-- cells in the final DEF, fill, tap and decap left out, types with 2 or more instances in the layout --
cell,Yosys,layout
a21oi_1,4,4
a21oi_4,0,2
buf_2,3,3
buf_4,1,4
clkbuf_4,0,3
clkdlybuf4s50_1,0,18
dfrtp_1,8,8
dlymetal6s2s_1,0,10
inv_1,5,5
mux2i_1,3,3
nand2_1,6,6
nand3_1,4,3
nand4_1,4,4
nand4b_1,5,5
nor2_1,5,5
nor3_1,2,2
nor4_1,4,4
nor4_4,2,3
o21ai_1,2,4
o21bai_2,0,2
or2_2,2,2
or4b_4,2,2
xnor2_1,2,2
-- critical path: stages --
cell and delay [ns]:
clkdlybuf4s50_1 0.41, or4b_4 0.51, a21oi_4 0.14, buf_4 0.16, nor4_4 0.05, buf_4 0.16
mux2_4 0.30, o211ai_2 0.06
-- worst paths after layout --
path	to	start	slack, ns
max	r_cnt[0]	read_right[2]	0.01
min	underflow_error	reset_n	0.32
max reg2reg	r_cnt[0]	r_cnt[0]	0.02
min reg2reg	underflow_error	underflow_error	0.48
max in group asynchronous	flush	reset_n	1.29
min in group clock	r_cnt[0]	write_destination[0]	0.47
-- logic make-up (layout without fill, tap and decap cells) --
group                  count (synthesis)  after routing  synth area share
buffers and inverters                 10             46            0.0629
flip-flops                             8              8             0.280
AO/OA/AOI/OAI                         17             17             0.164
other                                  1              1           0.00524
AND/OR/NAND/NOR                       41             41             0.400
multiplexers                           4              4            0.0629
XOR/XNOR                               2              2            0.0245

## Try it
All lines above that include the word "decap" should be located and copied.

## Answer to this exercise
-- cells in the final DEF, fill, tap and decap left out, types with 2 or more instances in the layout --
-- logic make-up (layout without fill, tap and decap cells) --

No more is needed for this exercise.